Mutational signatures are imprints of pathophysiological processes arising through tumorigenesis. We generated isogenic CRISPR-Cas9 knockouts (Δ) of 43 genes in human induced pluripotent stem cells, cultured them in the absence of added DNA damage, and performed whole-genome sequencing of 173 subclones. ΔOGG1, ΔUNG, ΔEXO1, ΔRNF168, ΔMLH1, ΔMSH2, ΔMSH6, ΔPMS1, and ΔPMS2 produced marked mutational signatures indicative of being critical mitigators of endogenous DNA modifications. Detailed analyses revealed mutational mechanistic insights, including how 8-oxo-dG elimination is sequence-context-specific while uracil clearance is sequence-context-independent.

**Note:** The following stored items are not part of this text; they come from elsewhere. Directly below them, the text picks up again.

<file path="config.mk">
export PLATFORM = sky130hd
export DESIGN_NAME = ex_mem_pipe_stage
export DESIGN_NICKNAME = d
export VERILOG_FILES = /design/src/rtl/ex_mem_pipe_stage_pkg.sv /design/src/rtl/ex_mem_pipe_stage_slot.sv /design/src/rtl/ex_mem_pipe_stage.sv
export SDC_FILE = /design/constraint.sdc
export NUM_CORES = 1
export LEC_CHECK = 0
export CAP_MARGIN = 20
export CORE_AREA = 4 4 233 167
export DETAILED_ROUTE_END_ITERATION = 10
export DIE_AREA = 0 0 237 171
export PLACE_DENSITY = 0.54
export SETUP_SLACK_MARGIN = 0.05
export SYNTH_ARGS = -nofsm -noshare
export SYNTH_HDL_FRONTEND = slang
export SYNTH_HIERARCHICAL = 1
export SYNTH_SLANG_ARGS = --single-unit
</file>
<file path="constraint.sdc">
create_clock -name clk -period 3.5 [get_ports clk]
set_input_delay 0.7 -clock clk [delete_from_list [all_inputs] [get_ports clk]]
set_output_delay 0.7 -clock clk [all_outputs]
set_load 0.01 [all_outputs]
</file>
<file path="src/rtl/ex_mem_pipe_stage_pkg.sv">
`default_nettype none
// ============================================================================
//  Module   : ex_mem_pipe_stage_pkg
//  Purpose  : Shared definitions for the EX->MEM pipeline register:
//             control-vector bit positions, control width, reset pc.
//  Revision : 1.0  initial release
// ============================================================================
package ex_mem_pipe_stage_pkg;

    // Control vector layout {jump,branch,memWrite,regWrite,memToReg}
    localparam int CTRL_MEMTOREG = 0;
    localparam int CTRL_REGWRITE = 1;
    localparam int CTRL_MEMWRITE = 2;
    localparam int CTRL_BRANCH   = 3;
    localparam int CTRL_JUMP     = 4;

    localparam int          EM_CTRL_W   = 5;
    localparam logic [31:0] EM_RESET_PC = 32'h0000_3000;

endpackage
`default_nettype wire

</file>
<file path="src/rtl/ex_mem_pipe_stage_slot.sv">
`default_nettype none
// ============================================================================
//  Module   : pipe_slot
//  Purpose  : One payload entry of the EX->MEM stage. Loads on an accepted
//             beat, otherwise holds; a synchronous clear restores RESET_VAL.
//  Revision : 1.0  initial release
// ============================================================================
module pipe_slot
    import ex_mem_pipe_stage_pkg::*;
#(
    parameter int               PAY_W     = 8,
    parameter logic [PAY_W-1:0] RESET_VAL = '0
) (
    input  logic             clk,
    input  logic             clear,
    input  logic             load,
    input  logic [PAY_W-1:0] d,
    output logic [PAY_W-1:0] q
);

    // Clear has priority so reset/flush always wins over a same-cycle load
    always_ff @(posedge clk) begin
        if (clear) begin
            q <= RESET_VAL;
        end else if (load) begin
            q <= d;
        end
    end

endmodule
`default_nettype wire

</file>
<file path="src/rtl/ex_mem_pipe_stage.sv">
`default_nettype none
// ============================================================================
//  Module   : ex_mem_pipe_stage
//  Purpose  : EX->MEM pipeline register with valid/ready handshake, optional
//             second (skid) entry and synchronous flush. Bubbles present an
//             all-zero control vector so no write enable fires spuriously.
//  Revision : 1.0  initial release
// ============================================================================
module ex_mem_pipe_stage
    import ex_mem_pipe_stage_pkg::*;
#(
    parameter int                DATA_W   = 32,
    parameter int                RADDR_W  = 5,
    parameter int                CTRL_W   = EM_CTRL_W,
    parameter logic [DATA_W-1:0] RESET_PC = DATA_W'(EM_RESET_PC),
    parameter int                SKID     = 1
) (
    input  logic               clk,
    input  logic               reset,
    input  logic               flush,
    input  logic               in_valid,
    output logic               in_ready,
    input  logic [DATA_W-1:0]  in_pc,
    input  logic [RADDR_W-1:0] in_regaddr,
    input  logic [DATA_W-1:0]  in_alures,
    input  logic [DATA_W-1:0]  in_rdata2,
    input  logic [CTRL_W-1:0]  in_ctrl,
    output logic               out_valid,
    input  logic               out_ready,
    output logic [DATA_W-1:0]  out_pc,
    output logic [RADDR_W-1:0] out_regaddr,
    output logic [DATA_W-1:0]  out_alures,
    output logic [DATA_W-1:0]  out_rdata2,
    output logic [CTRL_W-1:0]  out_ctrl,
    output logic [1:0]         occupancy
);

    localparam int               PAY_W     = 3*DATA_W + RADDR_W + CTRL_W;
    localparam logic [PAY_W-1:0] PAY_RESET = {RESET_PC, {(PAY_W-DATA_W){1'b0}}};

    // State encoding doubles as the occupancy count
    localparam logic [1:0] ST_EMPTY = 2'd0;
    localparam logic [1:0] ST_ONE   = 2'd1;
    localparam logic [1:0] ST_TWO   = 2'd2;

    logic [1:0]       state;
    logic [1:0]       state_nxt;
    logic             in_fire;
    logic             out_fire;
    logic             head_load;
    logic             head_from_skid;
    logic             skid_load;
    logic             clear;
    logic [PAY_W-1:0] in_pay;
    logic [PAY_W-1:0] head_d;
    logic [PAY_W-1:0] head_q;
    logic [PAY_W-1:0] skid_q;
    logic [CTRL_W-1:0] head_ctrl;

    assign out_valid = (state != ST_EMPTY);
    assign occupancy = state;
    assign in_fire   = in_valid & in_ready;
    assign out_fire  = out_valid & out_ready;
    assign clear     = reset | flush;
    assign in_pay    = {in_pc, in_regaddr, in_alures, in_rdata2, in_ctrl};

    // With a skid entry in_ready comes straight from the state flops;
    // without one it must look at out_ready to sustain full throughput.
    generate
        if (SKID != 0) begin : g_ready_skid
            assign in_ready = !reset && (state != ST_TWO);
        end else begin : g_ready_noskid
            assign in_ready = !reset && (!out_valid || out_ready);
        end
    endgenerate

    // Next-state and slot-load decode; head refills from skid when draining TWO
    always_comb begin
        state_nxt      = state;
        head_load      = 1'b0;
        head_from_skid = 1'b0;
        skid_load      = 1'b0;
        case (state)
            ST_EMPTY: begin
                if (in_fire) begin
                    state_nxt = ST_ONE;
                    head_load = 1'b1;
                end
            end
            ST_ONE: begin
                if (in_fire && out_fire) begin
                    head_load = 1'b1;
                end else if (in_fire) begin
                    state_nxt = ST_TWO;
                    skid_load = 1'b1;
                end else if (out_fire) begin
                    state_nxt = ST_EMPTY;
                end
            end
            ST_TWO: begin
                if (out_fire) begin
                    state_nxt      = ST_ONE;
                    head_load      = 1'b1;
                    head_from_skid = 1'b1;
                end
            end
            default: begin
                state_nxt = ST_EMPTY;
            end
        endcase
    end

    // Reset and flush both empty the stage; the flushed in beat is dropped
    always_ff @(posedge clk) begin
        if (clear) begin
            state <= ST_EMPTY;
        end else begin
            state <= state_nxt;
        end
    end

    assign head_d = head_from_skid ? skid_q : in_pay;

    pipe_slot #(
        .PAY_W     (PAY_W),
        .RESET_VAL (PAY_RESET)
    ) u_head (
        .clk   (clk),
        .clear (clear),
        .load  (head_load),
        .d     (head_d),
        .q     (head_q)
    );

    generate
        if (SKID != 0) begin : g_skid
            pipe_slot #(
                .PAY_W     (PAY_W),
                .RESET_VAL (PAY_RESET)
            ) u_skid (
                .clk   (clk),
                .clear (clear),
                .load  (skid_load),
                .d     (in_pay),
                .q     (skid_q)
            );
        end else begin : g_no_skid
            assign skid_q = PAY_RESET;
        end
    endgenerate

    assign {out_pc, out_regaddr, out_alures, out_rdata2, head_ctrl} = head_q;
    assign out_ctrl = head_ctrl & {CTRL_W{out_valid}};

endmodule
`default_nettype wire

</file>
==> summary.txt <==
Routing
  – WL final: 23800 um
  – Pre-antenna DRT Iters: 4
  – DRC violations left: 0
  – Drt wl/cell: 15.5 um
  – 1st-iter DRT viols: 188
  – Vias: 6368
  – Vias per cell: 4.16
  – Antenna-violating nets left: 0

Global routing
  – Global route overflow: 0
  – First-pass GRT wire length: 36500 um
  – Initial antenna violation count: 0
  – Global Route Usage Sum: 0.111
  – Largest net degree at the start of global routing: 123
  – Vias in the first global route: 6259

Power
  – Pwr dens: 446 nW/um^2
  – Leak: 4.46 nW
  – Peak VDD IR: 0.291 mV

Critical path
  – WS Path Type: flip-flop to output port
  – Worst EP required: 2800 ps
  – R2r setup slk: 1190 ps
  – Critical-path top delay cell: clkdlybuf4s50_1
  – R2R depth: 6
  – Crit path capture type: output port
  – Critical path launch point type: flip-flop
  – Crit path DAT: 2080 ps
  – Biggest cell delay along the critical path: 580 ps
  – Critical path cell sequence: and2b_1 > nor2_1 > clkdlybuf4s50_1
  – RR Startpoint: occupancy[0]
  – Worst r2r dst: u_head/q[61]
  – CP Max Fanout: 7

Clock tree
  – CTS root buffer: clkbuf_16
  – CTS H-tree lvls: 1
  – # hold bufs at CTS: 0
  – Clock-pin slew on the worst setup and hold paths: 60 ps
  – # Post-CTS Setup Buffers: 0
  – Clk Latency, worst-skew pair: 530 ps
  – CTS resizes: 0
  – CTS Buf Count: 24
  – Clock sink count: 214
  – CTS tree: done
  – Longest Clk Path Bufs: 3

Cells and area
  – Most common cell after layout, fill and taps aside: clkdlybuf4s50_1
  – Area of the multi-input gates: 4390 um^2
  – Area Growth Syn to Fin: 36.9%
  – Fill cell count: 3719
  – Most frequent cells in the layout: 220 x clkdlybuf4s50_1, 214 x dfxtp_1, 210 x nor2_1
  – Share of cells above drive strength 1: 0.152
  – Fin area: 12400 um^2
  – Register area: 4280 um^2
  – Nets: 1134
  – Final core occ: 0.339
  – N_diodes: 0

Synthesis
  – Syn Nets: 938
  – Cell area after synthesis: 9090 um^2
  – Mean Syn Cell Area: 11.0 um^2
  – Mapped Cells: 827
  – Post-synthesis simple-gate area fraction: 0.0991
  – Post-Synth XOR/XNOR Area: 0
  – Register area share after synthesis: 0.471
  – Largest family of logic cells by synthesized area: multiplexers
  – Most used DFF post-synth: dfxtp_1
  – Async S/R FF share, synth: 0
  – YS warnings: 6
  – Netlist cell types: 24
  – Post-synth EDFFs: 0
  – Compound-Gate Fraction of Synth Area: 0.00757
  – Post-synthesis adder-cell area fraction: 0
  – Mux cell area share after synthesis: 0.372
  – Yosys reg bits: 214

Hold path
  – Worst Hold Depth: 2
  – Min-Delay Startpoint: u_head/q[60]
  – Hold worst-path end: u_head/q[60]
  – Hold WC Path Type: flip-flop to flip-flop

Status
  – Status: complete, no violations

STA
  – Slew headroom: 0.606
  – Endpoints failing hold: 0
  – Max-slew violation total from the final report: 0
  – Final worst path period share: 0.794
  – RSZ-0062 raised after global routing: no
  – Post-layout min period: 2780 ps
  – Achievable Freq: 360 MHz
  – Worst Skew: 10.5 ps
  – Slew @ Worst Pin: 591 ps
  – Final setup viols: 0
  – Setup TNS: 0 ps

Place
  – Global placer's final weighted congestion: 0.679
  – Placed inst area: 11700 um^2
  – Port Buf Inserts: 220
  – Detailed Place HPWL: 14800 um

Die
  – Row count: 59
  – Starting Density: 0.248
  – Die H: 171 um
  – Die area: 40500 um^2
  – Core Area: 36700 um^2
  – I/O pin count: 221
  – Die Width: 237 um

Job
  – Max_cap viols: 0
[per-layer routing]
layer	track usage	share of wire	vias to the layer above
met4	0.0266	0.023	0
met3	0.0287	0.047	33
met5	0	0	-
met2	0.176	0.44	118
met1	0.153	0.49	3024
li1	-	-	3193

Mismatch repair (MMR) deficiency signatures are engendered by oxidative damage (C>A transversions), differential misincorporation by replicative polymerases (T>C and C>T transitions), and we propose a 'reverse template slippage' model for T>A transversions. ΔMLH1, ΔMSH6, and ΔMSH2 signatures were similar to each other but distinct from ΔPMS2. Finally, we developed a classifier, MMRDetect, where application to 7,695 WGS cancers showed enhanced detection of MMR-deficient tumors, with implications for responsiveness to immunotherapies.

Type: Article
Title: A systematic CRISPR screen defines mutational mechanisms underpinning signatures caused by replication errors and endogenous DNA damage
Location: England
Open access status: An open access version is available from UCL Discovery
DOI: 10.1038/s43018-021-00200-0
Publisher version: https://doi.org/10.1038/s43018-021-00200-0
Language: English
Additional information: This version is the author accepted manuscript. For information on re-use, please refer to the publisher’s terms and conditions.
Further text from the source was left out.